Kuno Nüssli is - well, perhaps a dreamer. But when he talks about this seemingly simple container, it quickly becomes clear how much there is in this man. He completed an apprenticeship as a cabinetmaker at the end of the 1980s, only to switch materials soon afterwards, moving away from wood and towards metal in particular. He continued his education from 1993 onwards, studying interior design and building design, which led to him being responsible for the design and implementation of Basel's used glass collection points for three years, 40 of which he set up. He assisted the visual artist Pipilotti Rist and was later a graphic design intern at MetaDesign - "But only when Erik Spiekermann was already out of there," he says and laughs, as the aforementioned is also a good friend of MAGAZIN. He then worked as a graphic designer before turning back to furniture under the name kunotechnik.

So it's a career made up of detours, but that's all right, because detours increase local knowledge. Even today, Nüssli's life is one that follows curves. For private customers, he has a few pieces of furniture in his range that are made of colorful square steel; perhaps best known is the Anana bed. For his own pleasure, he has been building and restoring his boats for many years. He also took the next generation under his wing - he taught the preliminary course at the Basel School of Design; 16- and 17-year-olds had to deal with not-so-easy questions such as "What is a concept?". He was here in the workshop two days a week. Sometimes the doorbell rang, because MAGAZIN has no stores in Switzerland. "This is my showroom. People come by here, get a coffee and can look at and touch the container."

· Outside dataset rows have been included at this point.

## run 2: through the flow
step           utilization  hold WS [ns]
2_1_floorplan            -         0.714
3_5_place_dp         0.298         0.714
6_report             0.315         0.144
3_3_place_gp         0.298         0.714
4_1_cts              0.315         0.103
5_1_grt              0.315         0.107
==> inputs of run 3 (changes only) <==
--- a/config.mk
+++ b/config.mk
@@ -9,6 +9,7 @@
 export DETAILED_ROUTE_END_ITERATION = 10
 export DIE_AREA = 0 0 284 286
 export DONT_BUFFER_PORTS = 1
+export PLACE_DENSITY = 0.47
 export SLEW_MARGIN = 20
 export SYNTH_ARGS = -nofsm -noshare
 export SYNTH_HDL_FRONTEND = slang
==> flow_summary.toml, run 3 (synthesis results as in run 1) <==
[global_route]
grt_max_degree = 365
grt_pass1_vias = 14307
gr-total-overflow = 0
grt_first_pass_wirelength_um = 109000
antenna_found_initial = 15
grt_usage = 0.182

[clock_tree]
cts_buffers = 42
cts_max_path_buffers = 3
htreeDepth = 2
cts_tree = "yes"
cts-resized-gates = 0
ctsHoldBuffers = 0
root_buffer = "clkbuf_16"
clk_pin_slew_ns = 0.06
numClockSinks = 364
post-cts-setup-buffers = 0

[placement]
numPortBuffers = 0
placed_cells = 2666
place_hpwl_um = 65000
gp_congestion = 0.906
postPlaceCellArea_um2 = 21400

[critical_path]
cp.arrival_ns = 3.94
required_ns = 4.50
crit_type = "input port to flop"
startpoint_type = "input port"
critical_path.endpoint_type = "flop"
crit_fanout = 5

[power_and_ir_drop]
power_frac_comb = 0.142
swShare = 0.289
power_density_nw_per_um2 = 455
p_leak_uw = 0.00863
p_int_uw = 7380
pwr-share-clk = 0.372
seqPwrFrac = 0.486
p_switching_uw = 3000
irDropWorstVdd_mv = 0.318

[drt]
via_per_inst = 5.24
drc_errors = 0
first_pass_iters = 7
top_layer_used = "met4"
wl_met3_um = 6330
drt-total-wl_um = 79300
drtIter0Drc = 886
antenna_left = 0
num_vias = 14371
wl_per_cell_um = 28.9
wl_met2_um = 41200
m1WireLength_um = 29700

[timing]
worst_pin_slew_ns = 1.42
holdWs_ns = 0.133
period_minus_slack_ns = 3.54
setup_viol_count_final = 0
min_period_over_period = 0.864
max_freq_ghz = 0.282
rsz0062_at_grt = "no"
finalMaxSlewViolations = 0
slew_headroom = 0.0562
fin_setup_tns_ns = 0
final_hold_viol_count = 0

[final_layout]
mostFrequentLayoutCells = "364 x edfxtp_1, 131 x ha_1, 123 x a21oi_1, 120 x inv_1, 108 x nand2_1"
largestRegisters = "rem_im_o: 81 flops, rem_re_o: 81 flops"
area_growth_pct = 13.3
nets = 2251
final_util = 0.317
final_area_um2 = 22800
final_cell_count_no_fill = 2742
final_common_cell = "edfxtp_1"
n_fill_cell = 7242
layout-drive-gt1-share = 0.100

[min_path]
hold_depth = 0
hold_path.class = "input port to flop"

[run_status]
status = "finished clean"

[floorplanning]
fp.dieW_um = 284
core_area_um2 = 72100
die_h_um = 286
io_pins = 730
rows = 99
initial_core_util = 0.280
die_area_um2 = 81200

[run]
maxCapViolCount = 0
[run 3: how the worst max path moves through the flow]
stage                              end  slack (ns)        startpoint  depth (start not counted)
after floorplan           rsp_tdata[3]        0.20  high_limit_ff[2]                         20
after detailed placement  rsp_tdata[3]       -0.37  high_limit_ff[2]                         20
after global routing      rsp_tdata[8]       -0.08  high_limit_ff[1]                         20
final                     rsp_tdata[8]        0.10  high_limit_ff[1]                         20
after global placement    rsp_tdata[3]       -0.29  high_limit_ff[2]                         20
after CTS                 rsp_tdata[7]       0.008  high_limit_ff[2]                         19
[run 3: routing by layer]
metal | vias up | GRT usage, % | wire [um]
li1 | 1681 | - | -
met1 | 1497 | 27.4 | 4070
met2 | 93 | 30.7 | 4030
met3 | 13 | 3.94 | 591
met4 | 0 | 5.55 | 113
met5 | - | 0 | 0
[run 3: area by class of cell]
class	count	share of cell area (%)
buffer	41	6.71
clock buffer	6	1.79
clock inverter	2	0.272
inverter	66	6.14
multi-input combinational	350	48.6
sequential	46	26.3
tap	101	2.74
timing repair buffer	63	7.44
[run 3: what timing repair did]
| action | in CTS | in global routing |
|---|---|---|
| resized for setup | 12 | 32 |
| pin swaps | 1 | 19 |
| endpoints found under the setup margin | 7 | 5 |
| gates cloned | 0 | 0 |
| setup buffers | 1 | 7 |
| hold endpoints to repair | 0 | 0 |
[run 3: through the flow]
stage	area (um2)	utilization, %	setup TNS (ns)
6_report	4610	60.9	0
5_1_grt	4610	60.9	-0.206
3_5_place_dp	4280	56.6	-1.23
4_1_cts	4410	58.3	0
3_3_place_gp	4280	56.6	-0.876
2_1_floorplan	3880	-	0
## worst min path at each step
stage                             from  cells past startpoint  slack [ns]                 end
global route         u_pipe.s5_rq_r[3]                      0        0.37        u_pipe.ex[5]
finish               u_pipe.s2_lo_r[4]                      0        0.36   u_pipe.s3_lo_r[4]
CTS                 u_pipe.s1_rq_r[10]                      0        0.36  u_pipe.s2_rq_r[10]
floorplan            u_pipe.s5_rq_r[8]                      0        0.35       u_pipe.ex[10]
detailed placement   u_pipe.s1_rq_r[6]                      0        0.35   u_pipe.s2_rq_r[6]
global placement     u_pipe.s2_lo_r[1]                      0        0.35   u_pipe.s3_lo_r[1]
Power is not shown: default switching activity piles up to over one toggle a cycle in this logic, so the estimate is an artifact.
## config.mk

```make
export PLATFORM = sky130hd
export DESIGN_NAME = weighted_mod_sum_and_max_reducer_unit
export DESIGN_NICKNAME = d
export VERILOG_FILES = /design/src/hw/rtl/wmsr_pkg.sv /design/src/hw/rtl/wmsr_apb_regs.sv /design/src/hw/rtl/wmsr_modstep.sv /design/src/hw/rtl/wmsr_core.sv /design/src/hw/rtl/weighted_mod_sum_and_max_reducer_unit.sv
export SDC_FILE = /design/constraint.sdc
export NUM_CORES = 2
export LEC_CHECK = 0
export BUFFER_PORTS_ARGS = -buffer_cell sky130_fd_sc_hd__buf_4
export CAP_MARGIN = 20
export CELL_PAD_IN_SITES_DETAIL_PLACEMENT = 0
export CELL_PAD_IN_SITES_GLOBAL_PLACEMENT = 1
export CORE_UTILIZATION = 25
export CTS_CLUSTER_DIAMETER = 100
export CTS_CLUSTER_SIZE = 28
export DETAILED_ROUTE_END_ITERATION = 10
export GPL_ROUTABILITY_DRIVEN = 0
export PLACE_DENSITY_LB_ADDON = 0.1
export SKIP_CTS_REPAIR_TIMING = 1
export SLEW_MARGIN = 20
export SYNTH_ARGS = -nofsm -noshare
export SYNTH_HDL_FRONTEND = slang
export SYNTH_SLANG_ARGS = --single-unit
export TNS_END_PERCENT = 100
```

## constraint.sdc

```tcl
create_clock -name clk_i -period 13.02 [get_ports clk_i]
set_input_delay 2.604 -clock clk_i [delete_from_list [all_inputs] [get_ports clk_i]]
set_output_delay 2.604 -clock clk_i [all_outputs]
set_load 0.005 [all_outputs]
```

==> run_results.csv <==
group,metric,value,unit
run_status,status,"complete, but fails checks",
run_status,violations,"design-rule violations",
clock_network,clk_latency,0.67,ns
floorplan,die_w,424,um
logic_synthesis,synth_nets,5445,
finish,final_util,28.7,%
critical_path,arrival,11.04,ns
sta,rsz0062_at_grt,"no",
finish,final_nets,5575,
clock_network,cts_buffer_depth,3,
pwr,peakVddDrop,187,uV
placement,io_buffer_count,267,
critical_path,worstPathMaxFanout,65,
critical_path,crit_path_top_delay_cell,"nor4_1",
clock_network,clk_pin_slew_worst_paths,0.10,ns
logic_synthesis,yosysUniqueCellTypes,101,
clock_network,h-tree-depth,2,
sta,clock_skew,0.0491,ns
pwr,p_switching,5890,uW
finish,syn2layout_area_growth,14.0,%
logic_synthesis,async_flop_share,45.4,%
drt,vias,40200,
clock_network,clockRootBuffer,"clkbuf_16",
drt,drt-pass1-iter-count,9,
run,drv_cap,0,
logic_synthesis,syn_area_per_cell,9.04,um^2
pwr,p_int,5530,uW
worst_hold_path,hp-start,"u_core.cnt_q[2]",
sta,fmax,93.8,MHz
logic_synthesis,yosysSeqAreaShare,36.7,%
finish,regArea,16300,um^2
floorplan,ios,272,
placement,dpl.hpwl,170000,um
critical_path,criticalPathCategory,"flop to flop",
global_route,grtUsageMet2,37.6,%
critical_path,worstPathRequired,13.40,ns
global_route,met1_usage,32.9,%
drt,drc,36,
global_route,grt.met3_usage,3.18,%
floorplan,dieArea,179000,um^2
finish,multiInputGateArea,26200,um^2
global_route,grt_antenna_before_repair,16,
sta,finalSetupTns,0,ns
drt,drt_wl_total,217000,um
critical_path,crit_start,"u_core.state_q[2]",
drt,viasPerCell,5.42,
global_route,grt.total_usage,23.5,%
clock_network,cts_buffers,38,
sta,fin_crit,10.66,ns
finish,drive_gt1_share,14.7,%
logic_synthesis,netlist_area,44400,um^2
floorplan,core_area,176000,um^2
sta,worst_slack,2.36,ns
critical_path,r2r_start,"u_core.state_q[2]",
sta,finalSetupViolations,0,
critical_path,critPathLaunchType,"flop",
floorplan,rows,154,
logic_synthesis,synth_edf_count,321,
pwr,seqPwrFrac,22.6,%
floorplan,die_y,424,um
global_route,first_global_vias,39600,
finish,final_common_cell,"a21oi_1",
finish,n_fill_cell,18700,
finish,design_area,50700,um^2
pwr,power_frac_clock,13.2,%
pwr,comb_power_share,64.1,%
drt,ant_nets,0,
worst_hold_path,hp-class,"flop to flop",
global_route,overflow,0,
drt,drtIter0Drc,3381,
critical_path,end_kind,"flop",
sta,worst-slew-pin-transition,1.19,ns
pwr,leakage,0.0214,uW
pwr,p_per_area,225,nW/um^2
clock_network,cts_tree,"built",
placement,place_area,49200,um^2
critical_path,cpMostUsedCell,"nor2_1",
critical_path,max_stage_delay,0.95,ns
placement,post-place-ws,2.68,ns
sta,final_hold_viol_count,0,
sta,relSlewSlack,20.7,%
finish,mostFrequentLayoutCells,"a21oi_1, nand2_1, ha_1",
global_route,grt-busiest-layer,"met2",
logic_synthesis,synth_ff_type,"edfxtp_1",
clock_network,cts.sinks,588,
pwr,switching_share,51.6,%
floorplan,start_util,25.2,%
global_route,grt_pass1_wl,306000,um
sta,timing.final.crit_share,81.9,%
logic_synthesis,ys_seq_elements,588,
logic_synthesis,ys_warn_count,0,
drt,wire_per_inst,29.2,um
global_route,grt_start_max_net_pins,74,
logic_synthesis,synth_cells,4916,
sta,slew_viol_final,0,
[src/rtl/bml_ctrl.sv]
module bml_ctrl
    import bml_pkg::*;
(
    input  logic              aclk,
    input  logic              aresetn,
    input  logic              in_valid,
    output logic              in_ready,
    input  logic [1:0]        op,
    input  logic [4:0]        category,
    input  logic [5:0]        component,
    input  logic [5:0]        feature_index,
    input  logic [16:0]       prob_value,
    input  logic [63:0]       features,
    output dp_cmd_t           cmd,
    output logic              res_valid,
    input  logic              res_ready,
    output logic [6:0]        res_count,
    output logic              res_zero
);

    localparam logic [2:0] S_IDLE = 3'd0;
    localparam logic [2:0] S_RDW  = 3'd1;
    localparam logic [2:0] S_LDQ  = 3'd2;
    localparam logic [2:0] S_MUL  = 3'd3;
    localparam logic [2:0] S_ADD  = 3'd4;
    localparam logic [2:0] S_OUT  = 3'd5;

    logic [2:0]        state_reg, state_next;
    logic [COMP_W-1:0] comp_reg, comp_next;
    logic [FEAT_W:0]   feat_reg, feat_next;   // feature of theta now being read
    logic [FEAT_W-1:0] mfeat_reg, mfeat_next; // feature whose theta is registered
    logic [CAT_W-1:0]  cat_reg;
    logic [63:0]       bits_reg;
    logic [6:0]        count_reg;
    logic              zero_reg;
    logic              accept;
    logic [6:0]        pop;
    logic              last_comp;

    always_comb begin
        pop = '0;
        for (int i = 0; i < NUM_FEATURES; i++) pop = pop + 7'(features[i]);
    end

    assign in_ready  = (state_reg == S_IDLE);
    assign accept    = in_valid && in_ready;
    assign res_valid = (state_reg == S_OUT);
    assign res_count = count_reg;
    assign res_zero  = zero_reg;
    assign last_comp = (32'(comp_reg) == NUM_COMPONENTS - 1);

    always_comb begin
        state_next = state_reg;
        comp_next  = comp_reg;
        feat_next  = feat_reg;
        mfeat_next = mfeat_reg;
        cmd = '0;
        cmd.waddr = WADDR_W'(32'(category) * NUM_COMPONENTS + 32'(component));
        cmd.paddr = PADDR_W'(32'(component) * NUM_FEATURES + 32'(feature_index));
        cmd.wdata = prob_value;
        cmd.rd_waddr = WADDR_W'(32'(cat_reg) * NUM_COMPONENTS + 32'(comp_reg));
        cmd.rd_paddr = PADDR_W'(32'(comp_reg) * NUM_FEATURES
                       + 32'(feat_reg[FEAT_W-1:0]));
        cmd.feat_bit = bits_reg[mfeat_reg];
        case (state_reg)
            S_IDLE: begin
                if (accept) begin
                    cmd.wr_weight = (op == OP_WR_WEIGHT)
                        && (32'(category) < NUM_CATEGORIES)
                        && (32'(component) < NUM_COMPONENTS);
                    cmd.wr_prob = (op == OP_WR_PROB)
                        && (32'(component) < NUM_COMPONENTS)
                        && (32'(feature_index) < NUM_FEATURES);
                    if (op == OP_SCORE) begin
                        cmd.clr_total = 1'b1;
                        comp_next = '0;
                        state_next = (32'(category) < NUM_CATEGORIES) ? S_RDW : S_OUT;
                    end
                end
            end
            S_RDW: begin
                cmd.rd_weight = 1'b1;
                feat_next = '0;
                state_next = S_LDQ;
            end
            S_LDQ: begin
                cmd.load_q = 1'b1;
                cmd.rd_prob = 1'b1;
                mfeat_next = '0;
                feat_next = (FEAT_W+1)'(1);
                state_next = S_MUL;
            end
            S_MUL: begin
                cmd.mul_step = 1'b1;
                mfeat_next = feat_reg[FEAT_W-1:0];
                if (32'(feat_reg) < NUM_FEATURES) begin
                    cmd.rd_prob = 1'b1;
                    feat_next = feat_reg + 1'b1;
                end else begin
                    state_next = S_ADD;
                end
            end
            S_ADD: begin
                cmd.add_step = 1'b1;
                if (last_comp) begin
                    state_next = S_OUT;
                end else begin
                    comp_next = comp_reg + 1'b1;
                    state_next = S_RDW;
                end
            end
            S_OUT: begin
                if (res_ready) state_next = S_IDLE;
            end
            default: state_next = S_IDLE;
        endcase
    end

    always_ff @(posedge aclk) begin
        if (!aresetn) begin
            state_reg <= S_IDLE;
        end else begin
            state_reg <= state_next;
        end
        comp_reg  <= comp_next;
        feat_reg  <= feat_next;
        mfeat_reg <= mfeat_next;
        if (accept) begin
            cat_reg   <= CAT_W'(category);
            bits_reg  <= features;
            count_reg <= pop;
            zero_reg  <= !(32'(category) < NUM_CATEGORIES);
        end
    end

endmodule
### src/rtl/hss_pkg.sv
package hss_pkg;

  // Widths of the timing registers, of the scanline counter and of the configuration port
  localparam int unsigned PorchW   = 8;
  localparam int unsigned VisibleW = 11;
  localparam int unsigned LineW    = 12;
  localparam int unsigned CfgIdxW  = 3;
  localparam int unsigned CfgDataW = 12;

  // Blank-line ACR packets go out only on lines that are a multiple of this (power of two)
  localparam int unsigned AcrPeriod    = 4;
  localparam int unsigned AcrPeriodLog = $clog2(AcrPeriod);

  // Scanline counter value after reset (two lines preloaded)
  localparam logic [LineW-1:0] LineCountReset = LineW'(2);

  // Register indexes of the configuration port
  localparam logic [CfgIdxW-1:0] CFG_DVI_ONLY    = 3'd0;
  localparam logic [CfgIdxW-1:0] CFG_FRONT_PORCH = 3'd1;
  localparam logic [CfgIdxW-1:0] CFG_SYNC        = 3'd2;
  localparam logic [CfgIdxW-1:0] CFG_BACK_PORCH  = 3'd3;
  localparam logic [CfgIdxW-1:0] CFG_VISIBLE     = 3'd4;
  localparam logic [CfgIdxW-1:0] CFG_TOTAL       = 3'd5;

  typedef enum logic [3:0] {
    KIND_BLANK        = 4'd0,
    KIND_VSYNC        = 4'd1,
    KIND_DVI_ACTIVE   = 4'd2,
    KIND_PIXELS       = 4'd3,
    KIND_ACR_VS_ON    = 4'd4,
    KIND_INFO_VS_ON   = 4'd5,
    KIND_ACR          = 4'd6,
    KIND_AVI          = 4'd7,
    KIND_BLANK_DI     = 4'd8,
    KIND_BLANK_NULL   = 4'd9,
    KIND_ACTIVE_DI    = 4'd10,
    KIND_ACTIVE_NULL  = 4'd11
  } line_kind_e;

  typedef struct packed {
    logic                dvi_only;
    logic [PorchW-1:0]   front_porch_lines;
    logic [PorchW-1:0]   sync_lines;
    logic [PorchW-1:0]   back_porch_lines;
    logic [VisibleW-1:0] visible_lines;
    logic [LineW-1:0]    total_lines;
  } cfg_t;

  typedef struct packed {
    line_kind_e          line_kind;
    logic                frame_start;
    logic                audio_tick;
    logic                pixel_request;
    logic [LineW-1:0]    current_line;
    logic [VisibleW-1:0] active_row;
    logic                buffer_select;
  } res_t;

  // Decision for one event: the result and the next scheduler state
  typedef struct packed {
    res_t             res;
    logic             hdr_posted;
    logic             ping_pong;
    logic [LineW-1:0] line_count;
  } dec_t;

endpackage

This makes sense, because the container shows its advantages especially when it is in use. At times, it keeps a low profile and is a quiet work and storage animal. Sometimes it shines and becomes a statement piece. A side note: In the evening, this becomes even clearer. The author is invited to dinner at Nüssli. For the first time this year he cooks his traditional summer pasta with tomato, basil and mozzarella as well as Swiss beer, and a glance at the apartment on the other side of the Rhine shows: Nüssli lives with and from his furniture, the container can be found in all variations - even in the children's rooms. Are they happy with their father's furniture? "It's okay," says the son. Nüssli is constantly rethinking the container in his head. Thinks about new colors, surfaces and materials and dreams beautiful dreams: "Sometimes I imagine a small crane," he says. "A miniature version of the ones you have in the cargo port. That could then move the individual containers." Would that serve a purpose? Well, it would have to be tried out, but it can't be ruled out. In any case, it would make an excellent picture in a Wimmel book.